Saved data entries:
......

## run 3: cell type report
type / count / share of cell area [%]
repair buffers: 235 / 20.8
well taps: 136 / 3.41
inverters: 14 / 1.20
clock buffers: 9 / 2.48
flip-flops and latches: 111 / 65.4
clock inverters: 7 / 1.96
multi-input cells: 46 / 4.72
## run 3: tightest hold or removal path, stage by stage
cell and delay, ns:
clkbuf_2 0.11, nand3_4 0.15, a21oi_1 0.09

......

**ASSIGNMENT:** For the records given here, say how many lines hold the string "type", with no further words.

**FINISHED EXERCISE:** 2